MATERIAL TO PROCESS:
■ ■ ■ ■
Source: an optimization exercise on an open RTL-to-GDS flow (aim: small area). Production flows keep margins and buffers that such runs may drop.
In this exercise RTL edits were held to simulation tests only and were not proved equivalent to the original.
The flow treats the clock pin as an ideal source, which a real chip does not have.
No activity file was given, so power comes from the tool's default toggle rates.

==> run a <==
## reg_file_mp
module reg_file_mp
#(
    parameter int DATA_W      = reg_file_pkg::DEFAULT_DATA_W,
    parameter int ADDR_W      = reg_file_pkg::DEFAULT_ADDR_W,
    parameter int PC_IDX      = reg_file_pkg::DEFAULT_PC_IDX,
    parameter int PC_READ_OFS = reg_file_pkg::DEFAULT_PC_READ_OFS
) (
    input  logic              clk,
    input  logic              reset,
    input  logic [ADDR_W-1:0] rd_sel_a,
    input  logic [ADDR_W-1:0] rd_sel_b,
    input  logic [ADDR_W-1:0] rd_sel_c,
    output logic [DATA_W-1:0] rd_data_a,
    output logic [DATA_W-1:0] rd_data_b,
    output logic [DATA_W-1:0] rd_data_c,
    output logic              rd_busy_a,
    output logic              rd_busy_b,
    output logic              rd_busy_c,
    input  logic              wr0_en,
    input  logic [ADDR_W-1:0] wr0_sel,
    input  logic [DATA_W-1:0] wr0_data,
    input  logic              wr1_en,
    input  logic [ADDR_W-1:0] wr1_sel,
    input  logic [DATA_W-1:0] wr1_data,
    input  logic              pc_en,
    input  logic [DATA_W-1:0] pc_data,
    input  logic              pend_en,
    input  logic [ADDR_W-1:0] pend_sel,
    output logic [DATA_W-1:0] pc_q,
    output logic [ADDR_W:0]   pend_count
);
    localparam int NUM_REGS = 2 ** ADDR_W;
    localparam int NPEND    = NUM_REGS - 1;
    logic [NUM_REGS-1:0][DATA_W-1:0] regFile_q, regFile_d;
    logic [NPEND-1:0]                pend_q, pend_d;
    logic [NUM_REGS-1:0]             w0, w1, s0, s1, sq;
    logic [NPEND-1:0]                ps;
    logic                            sp;
    always_comb begin
        for (int i = 0; i < NUM_REGS; i++) begin
            w0[i] = wr0_en && (wr0_sel == ADDR_W'(i));
            w1[i] = wr1_en && (wr1_sel == ADDR_W'(i));
            s1[i] = !reset && w1[i];
            s0[i] = !reset && w0[i] && !w1[i];
            sq[i] = !reset && !w0[i] && !w1[i];
        end
  ...
==> module reg_file_pc_ofs, before the edit <==
module reg_file_pc_ofs #(parameter int DATA_W = 32, parameter int OFS = 8) (
    input  logic [DATA_W-1:0] pc_i,
    output logic [DATA_W-1:0] pc_o
);
    if (OFS == 8) begin : gInc
        localparam int LO = 3;
        localparam int NB = (DATA_W - LO + 3) / 4;
        logic [NB:0]     cy;
        logic [NB*4-1:0] hi, sum;
        assign hi = (NB*4)'(pc_i[DATA_W-1:LO]);
        assign cy[0] = 1'b1;
        for (genvar b = 0; b < NB; b++) begin : gBlk
            reg_file_inc4 uInc (
                .a_i (hi[4*b +: 4]),
                .c_i (cy[b]),
                .s_o (sum[4*b +: 4]),
                .c_o (cy[b+1])
            );
        end
        assign pc_o = {sum[DATA_W-LO-1:0], pc_i[LO-1:0]};
    end else begin : gAdd
        assign pc_o = pc_i + DATA_W'(OFS);
    end
endmodule
What follows belongs to an exercise in optimizing a design on an open flow for small area, a short achievable clock period and few clock cycles per item; a production flow would make more cautious choices. In this exercise RTL edits were held to simulation tests only and were not proved equivalent to the original.

## before
// ppg_beat_trough_detector
module ppg_beat_trough_detector (
  input  logic                                clk_i,
  input  logic                                rst_ni,
  input  logic                                s_axis_tvalid,
  output logic                                s_axis_tready,
  input  logic [pbtd_pkg::IN_TDATA_W-1:0]     s_axis_tdata,
  output logic                                m_axis_tvalid,
  input  logic                                m_axis_tready,
  output logic [pbtd_pkg::OUT_TDATA_W-1:0]    m_axis_tdata,
  input  logic                                cfg_valid_i,
  output logic                                cfg_ready_o,
  input  logic [pbtd_pkg::CFG_IDX_W-1:0]      cfg_index_i,
  input  logic [pbtd_pkg::CFG_DATA_W-1:0]     cfg_data_i
);
==> flow/config.mk <==
export PLATFORM = sky130hd
export DESIGN_NAME = ppg_beat_trough_detector
export DESIGN_NICKNAME = ppg_beat_trough_detector
export VERILOG_FILES = /design/flow/design.v
export SDC_FILE = /design/flow/constraint.sdc
export NUM_CORES = 4
export LEC_CHECK = 0
export CAP_MARGIN = 20
export CORE_MARGIN = 2
export CORE_UTILIZATION = 40
export CTS_CLUSTER_DIAMETER = 80
export CTS_CLUSTER_SIZE = 25
export SLEW_MARGIN = 20
export SYNTH_HIERARCHICAL = 1
export SYNTH_MINIMUM_KEEP_SIZE = 0
==> flow/constraint.sdc <==
create_clock -name core_clock -period 21.0 [get_ports {clk_i}]
set_input_delay 4.2000 -clock core_clock [delete_from_list [all_inputs] [get_ports {clk_i}]]
set_output_delay 4.2000 -clock core_clock [all_outputs]
set_load 0.01 [all_outputs]
standard.sh (not shown) runs the stock make flow with config.mk's settings and CLKGATE_MAP_FILE= SYNTH_SCRIPT=/design/flow/synth_recipe.tcl, a recipe that flattens the netlist after the stock synthesis.
==> flow/flow/run.sh <==
#!/bin/bash
set -euo pipefail
bash standard.sh synth > synth.log 2>&1
bash standard.sh SETUP_SLACK_MARGIN=15.5 MATCH_CELL_FOOTPRINT=0 \
  "BUFFER_PORTS_ARGS=-buffer_cell sky130_fd_sc_hd__buf_2" finish > layout.log 2>&1
Testbench counts of before, summed over its fixed seeds: cycles 16,128, items 16,000.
■ ■ ■ ■
ASSIGNED TASK:
Nothing may be left out. Retype all the entries exactly.

SOLUTION TO THIS EXERCISE:
Source: an optimization exercise on an open RTL-to-GDS flow (aim: small area). Production flows keep margins and buffers that such runs may drop.
In this exercise RTL edits were held to simulation tests only and were not proved equivalent to the original.
The flow treats the clock pin as an ideal source, which a real chip does not have.
No activity file was given, so power comes from the tool's default toggle rates.

==> run a <==
## reg_file_mp
module reg_file_mp
#(
    parameter int DATA_W      = reg_file_pkg::DEFAULT_DATA_W,
    parameter int ADDR_W      = reg_file_pkg::DEFAULT_ADDR_W,
    parameter int PC_IDX      = reg_file_pkg::DEFAULT_PC_IDX,
    parameter int PC_READ_OFS = reg_file_pkg::DEFAULT_PC_READ_OFS
) (
    input  logic              clk,
    input  logic              reset,
    input  logic [ADDR_W-1:0] rd_sel_a,
    input  logic [ADDR_W-1:0] rd_sel_b,
    input  logic [ADDR_W-1:0] rd_sel_c,
    output logic [DATA_W-1:0] rd_data_a,
    output logic [DATA_W-1:0] rd_data_b,
    output logic [DATA_W-1:0] rd_data_c,
    output logic              rd_busy_a,
    output logic              rd_busy_b,
    output logic              rd_busy_c,
    input  logic              wr0_en,
    input  logic [ADDR_W-1:0] wr0_sel,
    input  logic [DATA_W-1:0] wr0_data,
    input  logic              wr1_en,
    input  logic [ADDR_W-1:0] wr1_sel,
    input  logic [DATA_W-1:0] wr1_data,
    input  logic              pc_en,
    input  logic [DATA_W-1:0] pc_data,
    input  logic              pend_en,
    input  logic [ADDR_W-1:0] pend_sel,
    output logic [DATA_W-1:0] pc_q,
    output logic [ADDR_W:0]   pend_count
);
    localparam int NUM_REGS = 2 ** ADDR_W;
    localparam int NPEND    = NUM_REGS - 1;
    logic [NUM_REGS-1:0][DATA_W-1:0] regFile_q, regFile_d;
    logic [NPEND-1:0]                pend_q, pend_d;
    logic [NUM_REGS-1:0]             w0, w1, s0, s1, sq;
    logic [NPEND-1:0]                ps;
    logic                            sp;
    always_comb begin
        for (int i = 0; i < NUM_REGS; i++) begin
            w0[i] = wr0_en && (wr0_sel == ADDR_W'(i));
            w1[i] = wr1_en && (wr1_sel == ADDR_W'(i));
            s1[i] = !reset && w1[i];
            s0[i] = !reset && w0[i] && !w1[i];
            sq[i] = !reset && !w0[i] && !w1[i];
        end
  ...
==> module reg_file_pc_ofs, before the edit <==
module reg_file_pc_ofs #(parameter int DATA_W = 32, parameter int OFS = 8) (
    input  logic [DATA_W-1:0] pc_i,
    output logic [DATA_W-1:0] pc_o
);
    if (OFS == 8) begin : gInc
        localparam int LO = 3;
        localparam int NB = (DATA_W - LO + 3) / 4;
        logic [NB:0]     cy;
        logic [NB*4-1:0] hi, sum;
        assign hi = (NB*4)'(pc_i[DATA_W-1:LO]);
        assign cy[0] = 1'b1;
        for (genvar b = 0; b < NB; b++) begin : gBlk
            reg_file_inc4 uInc (
                .a_i (hi[4*b +: 4]),
                .c_i (cy[b]),
                .s_o (sum[4*b +: 4]),
                .c_o (cy[b+1])
            );
        end
        assign pc_o = {sum[DATA_W-LO-1:0], pc_i[LO-1:0]};
    end else begin : gAdd
        assign pc_o = pc_i + DATA_W'(OFS);
    end
endmodule
What follows belongs to an exercise in optimizing a design on an open flow for small area, a short achievable clock period and few clock cycles per item; a production flow would make more cautious choices. In this exercise RTL edits were held to simulation tests only and were not proved equivalent to the original.

## before
// ppg_beat_trough_detector
module ppg_beat_trough_detector (
  input  logic                                clk_i,
  input  logic                                rst_ni,
  input  logic                                s_axis_tvalid,
  output logic                                s_axis_tready,
  input  logic [pbtd_pkg::IN_TDATA_W-1:0]     s_axis_tdata,
  output logic                                m_axis_tvalid,
  input  logic                                m_axis_tready,
  output logic [pbtd_pkg::OUT_TDATA_W-1:0]    m_axis_tdata,
  input  logic                                cfg_valid_i,
  output logic                                cfg_ready_o,
  input  logic [pbtd_pkg::CFG_IDX_W-1:0]      cfg_index_i,
  input  logic [pbtd_pkg::CFG_DATA_W-1:0]     cfg_data_i
);
==> flow/config.mk <==
export PLATFORM = sky130hd
export DESIGN_NAME = ppg_beat_trough_detector
export DESIGN_NICKNAME = ppg_beat_trough_detector
export VERILOG_FILES = /design/flow/design.v
export SDC_FILE = /design/flow/constraint.sdc
export NUM_CORES = 4
export LEC_CHECK = 0
export CAP_MARGIN = 20
export CORE_MARGIN = 2
export CORE_UTILIZATION = 40
export CTS_CLUSTER_DIAMETER = 80
export CTS_CLUSTER_SIZE = 25
export SLEW_MARGIN = 20
export SYNTH_HIERARCHICAL = 1
export SYNTH_MINIMUM_KEEP_SIZE = 0
==> flow/constraint.sdc <==
create_clock -name core_clock -period 21.0 [get_ports {clk_i}]
set_input_delay 4.2000 -clock core_clock [delete_from_list [all_inputs] [get_ports {clk_i}]]
set_output_delay 4.2000 -clock core_clock [all_outputs]
set_load 0.01 [all_outputs]
standard.sh (not shown) runs the stock make flow with config.mk's settings and CLKGATE_MAP_FILE= SYNTH_SCRIPT=/design/flow/synth_recipe.tcl, a recipe that flattens the netlist after the stock synthesis.
==> flow/flow/run.sh <==
#!/bin/bash
set -euo pipefail
bash standard.sh synth > synth.log 2>&1
bash standard.sh SETUP_SLACK_MARGIN=15.5 MATCH_CELL_FOOTPRINT=0 \
  "BUFFER_PORTS_ARGS=-buffer_cell sky130_fd_sc_hd__buf_2" finish > layout.log 2>&1
Testbench counts of before, summed over its fixed seeds: cycles 16,128, items 16,000.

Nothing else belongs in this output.